De retour à Paris après deux semaines de reportage à Benghazi, Cyril Vanier, grand reporter à FRANCE 24, revient sur les jours pendant lesquels l’insurrection a pris le contrôle de l’est du pays. Avant de reculer...
Mercredi matin, Seïf al-Islam Kadhafi, le fils du colonel Mouammar Kadhafi, a déclaré qu’en Libye, "tout serait fini d’ici 48 heures", alors que les forces armées loyales au régime continuent d'avancer en direction de Benghazi, dernier bastion de l’insurrection.
Deuxième ville du pays, Benghazi est uneposition stratégique en raison de son port, l’un des plus importants du pays. Mais la "capitale rebelle", tombée aux mains des opposants au Guide dès le 20 février, est surtout une ville traditionnellement frondeuse que le régime n’a jamais porté dans son cœur, à la différence de Syrte, fief de Kadhafi, ou de Tripoli, la capitale.
Cyril Vanier, grand reporter à FRANCE 24, est rentré à Paris il y a deux jours après avoir passé deux semaines en reportage dans l’est de la Libye. Il estime que même si les "effets d’annonce" du régime "se succèdent", la reprise de la ville pourrait intervenir très rapidement : "Les forces pro-Kadhafi avancent de manière ininterrompue depuis une semaine", explique-t-il.
Face à la progression fulgurante de l’armée loyaliste, celui-ci a constaté l’effritement de l’insurrection, jour après jour, et tout particulièrement l’affaiblissement du soutien populaire à la révolte : "Ce qui a changé entre notre arrivée et notre départ, c’est qu’au sein de la population, le soutien indéfectible au mouvement de révolte a commencé à se fissurer. On a eu le sentiment, pendant quelques jours, que la révolution ne pouvait pas perdre, raconte-t-il. Tous les Libyens le partageaient et, officiellement, tout le monde soutenait la révolution."

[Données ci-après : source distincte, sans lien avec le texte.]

## src/hw/rtl/c1conv_pkg.sv

```systemverilog
// Shared constants, codes and handshake structs for the 5x5 six-map tanh layer.
// Used by the serial divider and the layer core; depends on nothing else.
`default_nettype none

package c1conv_pkg;

  // default geometry of the layer
  localparam int IMAGE_SIDE_DEF   = 32;
  localparam int KERNEL_SIDE_DEF  = 5;
  localparam int FILTER_COUNT_DEF = 6;

  // fixed field widths
  localparam int SB        = 16;  // sample bits, Q3.12
  localparam int MAP_SLOTS = 6;   // map fields on the result
  localparam int POS_W     = 5;   // out_row / out_col width
  localparam int ACC_W     = 40;  // Q.24 accumulator, holds 25 taps plus bias

  // serial divider geometry
  localparam int DIV_W  = 48;     // dividend / quotient shift register
  localparam int DEN_W  = 34;     // divisor and partial remainder
  localparam int STEP_W = 6;

  localparam logic [STEP_W-1:0] STEPS_TERM   = 6'd32;  // series term / n
  localparam logic [STEP_W-1:0] STEPS_RESULT = 6'd47;  // final quotient

  localparam logic [31:0]      LN2_Q32   = 32'd2977044472;
  localparam logic [DEN_W-1:0] ONE_Q32   = 34'h1_0000_0000;
  localparam logic [ACC_W-1:0] SAT_Q24   = 40'd6 << 24;
  localparam logic [15:0]      Q14_ONE   = 16'd16384;
  localparam logic [3:0]       LAST_TERM = 4'd14;

  typedef enum logic [1:0] {
    CMD_WEIGHT = 2'd0,
    CMD_BIAS   = 2'd1,
    CMD_PIXEL  = 2'd2,
    CMD_NONE   = 2'd3
  } cmd_t;

  typedef struct packed {
    logic              start;
    logic [STEP_W-1:0] steps;
    logic [DIV_W-1:0]  dividend;  // left aligned
    logic [DEN_W-1:0]  divisor;
  } div_req_t;

  typedef struct packed {
    logic busy;
    logic done;
  } div_stat_t;

endpackage

`default_nettype wire

```

## src/hw/rtl/c1conv_div.sv

```systemverilog
// Restoring serial divider, one quotient bit per cycle, shared by the series terms and the final quotient.
// Depends on c1conv_pkg for its widths and request / status structs.
`default_nettype none

module c1conv_div (
  input  wire logic                          clk,
  input  wire logic                          rst,
  input  wire c1conv_pkg::div_req_t          req,
  output c1conv_pkg::div_stat_t              stat,
  output logic [c1conv_pkg::DIV_W-1:0]       quo
);
  import c1conv_pkg::*;

  logic              busy;
  logic              done;
  logic [STEP_W-1:0] cnt;
  logic [DIV_W-1:0]  d;
  logic [DEN_W-1:0]  rmd;
  logic [DEN_W-1:0]  dv;
  logic [DEN_W:0]    rs;
  logic [DEN_W:0]    diff;
  logic              fits;

  assign rs   = {rmd, d[DIV_W-1]};
  assign fits = rs >= {1'b0, dv};
  assign diff = rs - {1'b0, dv};

  always_ff @(posedge clk) begin
    if (rst) begin
      busy <= 1'b0;
      done <= 1'b0;
      cnt  <= '0;
    end else begin
      done <= 1'b0;
      if (req.start) begin
        busy <= 1'b1;
        cnt  <= req.steps;
      end else if (busy) begin
        cnt <= cnt - 1'b1;
        if (cnt == STEP_W'(1)) begin
          busy <= 1'b0;
          done <= 1'b1;
        end
      end
    end
  end

  // quotient bits enter at the bottom as dividend bits leave at the top
  always_ff @(posedge clk) begin
    if (req.start) begin
      d   <= req.dividend;
      rmd <= '0;
      dv  <= req.divisor;
    end else if (busy) begin
      d   <= {d[DIV_W-2:0], fits};
      rmd <= fits ? diff[DEN_W-1:0] : rs[DEN_W-1:0];
    end
  end

  assign stat.busy = busy;
  assign stat.done = done;
  assign quo       = d;

endmodule

`default_nettype wire
```

## config.mk

```make
export PLATFORM = sky130hd
export DESIGN_NAME = c1conv_div
export DESIGN_NICKNAME = d
export VERILOG_FILES = /design/src/hw/rtl/c1conv_pkg.sv /design/src/hw/rtl/c1conv_div.sv
export SDC_FILE = /design/constraint.sdc
export NUM_CORES = 1
export LEC_CHECK = 0
export BUFFER_PORTS_ARGS = -buffer_cell sky130_fd_sc_hd__buf_4
export CAP_MARGIN = 20
export CORE_AREA = 2 2 139 141
export DETAILED_ROUTE_END_ITERATION = 6
export DIE_AREA = 0 0 141 143
export MAX_ROUTING_LAYER = met4
export PLACE_DENSITY_LB_ADDON = 0.3
export SYNTH_ARGS = -nofsm -noshare
export SYNTH_HDL_FRONTEND = slang
export SYNTH_SLANG_ARGS = --single-unit
export TNS_END_PERCENT = 30
```

## constraint.sdc

```tcl
create_clock -name clk -period 3.89 [get_ports clk]
set_clock_uncertainty 0.15 [all_clocks]
set_input_delay 0.778 -clock clk [delete_from_list [all_inputs] [get_ports clk]]
set_output_delay 0.778 -clock clk [all_outputs]
set_load 0.01 [all_outputs]
```

Yosys cells after proc, flatten, opt, wreduce, memory -nomap -nowiden. Cells that the tools add are included.

Register bits: 124. Output and inout bits: 50. Input port bits: 91. Logic and storage cells: 22.

Equality and inequality tests: 1. Reduce and logical (&&, ||, !) cells: 2. Bitwise operators: 1. $add $sub $neg: 2. Order comparisons: 1. Muxes and demuxes: 9.

Operator list (number): 2-to-1 mux 48 bit (2); greater-or-equal comparator 35 x 34 -> 1 bit (1); 2-to-1 mux 34 bit (1); subtractor 34 bit (1); 2-to-1 mux 6 bit (2); equality test 6 x 1 -> 1 bit (second input constant) (1); subtractor 6 x 1 -> 6 bit (second input constant) (1); 2-to-1 mux 1 bit (4); OR reduction 3 bit (1); nonzero test 2 bit (1); inverter 1 bit (1).

Depth between registers and ports, before layout. Gate-level depths: netlist of run 1.

Depth after elaboration: 4. Depth in mapped cells: 13. Depth with buffers taken out: 12.

Least setup slack after synthesis of run 1. No wires, ideal clock.

Path type: register to register. From: register d[47], in the netlist quo[47]. To: register rmd[32]. Arrival: 2821 ps. Required time: 3613 ps. Clock period less this slack: 3098 ps. Stages on the path, launching flop included: 13. Setup slack: 792 ps. Setup time: 127 ps. Path buffers: 0. Path through: edfxtp_1 -> inv_1 -> ha_1 -> inv_1 -> fa_1 -> a211oi_2 -> o21ai_1 -> a2111oi_2 -> o21ai_1 -> a41o_1 -> a311oi_2 -> xor2_1 -> o21ai_1.

Longest elaborated chain between the ends: 2. Elaborated cells between the ends (all ways): 3. Classes of those cells: add/sub: 1; order compare: 1; mux: 1.

Ends and longest elaborated chain: from (decl) (line c1conv_div.sv:17) `logic [DIV_W-1:0] d;`; from (signal assigned) (line c1conv_div.sv:51) `d <= req.dividend;`; from (signal assigned) (line c1conv_div.sv:55) `d <= {d[DIV_W-2:0], fits};`; subtractor 34 bit / greater-or-equal comparator 35 x 34 -> 1 bit (equally long branches) (line c1conv_div.sv:26, c1conv_div.sv:25); 2-to-1 mux 34 bit (*) (line c1conv_div.sv:56) `rmd <= fits ? diff[DEN_W-1:0] : rs[DEN_W-1:0];`; to (signal assigned) (line c1conv_div.sv:56); to (decl) (line c1conv_div.sv:18) `logic [DEN_W-1:0] rmd;`.

Every way passes the cells marked *; elsewhere a longest branch is shown, timed or not. A chain may end at the register's enable or synchronous reset.

Worst setup path in the final report of run 1. Same ends and word-level chain as after synthesis.

==> results.md, run 1 <==
* Gr usage total at 0.2028
* Post-synth top area cell: edfxtp_1
* Via count at 6150
* Post-Syn Area at 7381 µm²
* Die Footprint at 20160 µm²
* RSZ-0062 raised after global routing: no
* Maximum VDD drop at 0.2875 mV
* Share of the synthesized area in the top cell type at 0.3336
* Post-CTS Hold Fix Bufs at 0
* Ports at 141
* Vias/cell at 5.561
* Number of synthesized register bits at 124
* CP startpoint kind: flip-flop
* Worst-path clk slew at 70 ps
* Vias in the first global route at 6083
* Req. time, crit path at 4050 ps
* Leakage at 3.799 nW
* Post-DP HPWL at 14070 µm
* PostCTS Resize Cnt at 0
* Drc violations at 0
* Share of layout cells above drive strength 1 at 0.2997
* Status: finished, final reports clean
* Most frequent cells in the layout: 153 x buf_4, 82 x edfxtp_1, 67 x nor2_1, 48 x mux2_2, 46 x inv_1
* Wire length per cell at 17.67 µm
* Port bufs at 140
* First-pass GRT wire length at 31140 µm
* Max incr delay on CP at 530 ps
* Synthesis Warnings at 0
* Initial DRC Count at 360
* Main synth FF type: edfxtp_1
* Row Count at 50
* Root buf cell: clkbuf_16
* Power per cell area at 430.9 nW/µm²
* CP delay by family, top: compound AO/OA/AOI/OAI gates
* Cell variety after synth at 75
* Mapped Nets at 859
* Setup CP Type: flip-flop to flip-flop
* GRT overflow at 0
* Die width at 141 µm
* Clock sinks at 124
* Final Hold Viols at 0
* CP cell instances: inv_1 -> ha_1 -> inv_1 -> fa_1 -> a211oi_2 -> o21ai_1 -> a2111oi_2 -> o21ai_1 -> a41o_1 -> a311oi_2 -> xor2_1 -> o21ai_1
* Core area at 18580 µm²
* Final-stage net count at 986
* Largest net degree at the start of global routing at 84
* Final period util at 0.8726
* FMAX at 0.2946 GHz
* Clock buffer depth at 2
* Fill cells at 1755
* Final WL at 19550 µm
* Top post-synthesis cells by area: edfxtp_1 33%, dfxtp_1 11%, mux2_2 7.3%
* Fin area at 9186 µm²
* Worst Setup End Kind: flip-flop
* Clk Latency, worst-skew pair at 430 ps
* Final Slew Violations at 0
* Worst path slowest cell: a2111oi_2
* Commonest non-fill, non-tap cell in the layout: buf_4
* Most used cell, CP: o21ai_1
* Tmin final at 3394 ps
* Effective utilization at floorplan at 0.3972
* Syn_area_per_cell at 10.10 µm²
* P&R area growth vs syn at 24.46%
* DRT Pass-1 Iters at 6
* Min-delay worst type: flip-flop to flip-flop
* CTS Buf Count at 17
* Relative slew slack at 0.3170
* Arrival @ worst endpoint at 3550 ps
* GP Congestion at 0.9082
* Slew @ Worst Pin at 1023 ps
* Finish-stage setup viols at 0
* Post-synthesis sequential area ratio at 0.4475
* Post-synth EDFFs at 82
* Max Cap Violations at 0
* # Post-CTS Setup Buffers at 0
* Gate Count Post-Synth at 731
* DRT antenna net count at 0
* Final TNS setup at 0 ps
* Setup slack at placement at 537.4 ps
* CTS tree: yes
* Post-place instance area at 8611 µm²
* Fin worst setup slack at 495.7 ps
* Die H at 143 µm
* Buf+Inv Stages, Crit Path at 2
* Crit path max fanout at 3
* H-tree Lvls at 4
* Ys async rst share at 0
* Initial antenna violation count at 1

itUn soutien aujourd’hui altéré, poursuit Cyril Vanier : "Mais, au moment de notre départ, on commençait à voir que cette homogénéité se fissurait. Des personnes commençaient à nous arrêter pour nous dire qu’elles étaient favorables à Kadhafi". Il confie avoir "eu le sentiment que celles-ci envisageaient une après-révolution dominée par Kadhafi", et qu’il fallait "se préparer à faire des concessions avec le ‘nouveau’ régime Kadhafi".
À ce jour, seule une poignée de journalistes est restée à Benghazi. La plupart sont rentrés dans leur pays. D’autres attendent aux frontières que la situation évolue. Cyril Vanier estime que les risques encourus par les journalistes sont "réels", mais "difficiles à évaluer".
"On a quitté la Libye au moment où la ville d’Ajdabiya où nous séjournions n’était plus sûre. L’hôtel qui accueillait les journalistes a dû fermer parce que son propriétaire craignait des représailles, notamment envers les reporters. En outre, la veille de notre départ, un journaliste d’une chaîne internationale a été tué", explique-t-il avant de conclure : "C’est une tactique d’intimidation qui a fonctionné puisque certains journalistes sont partis."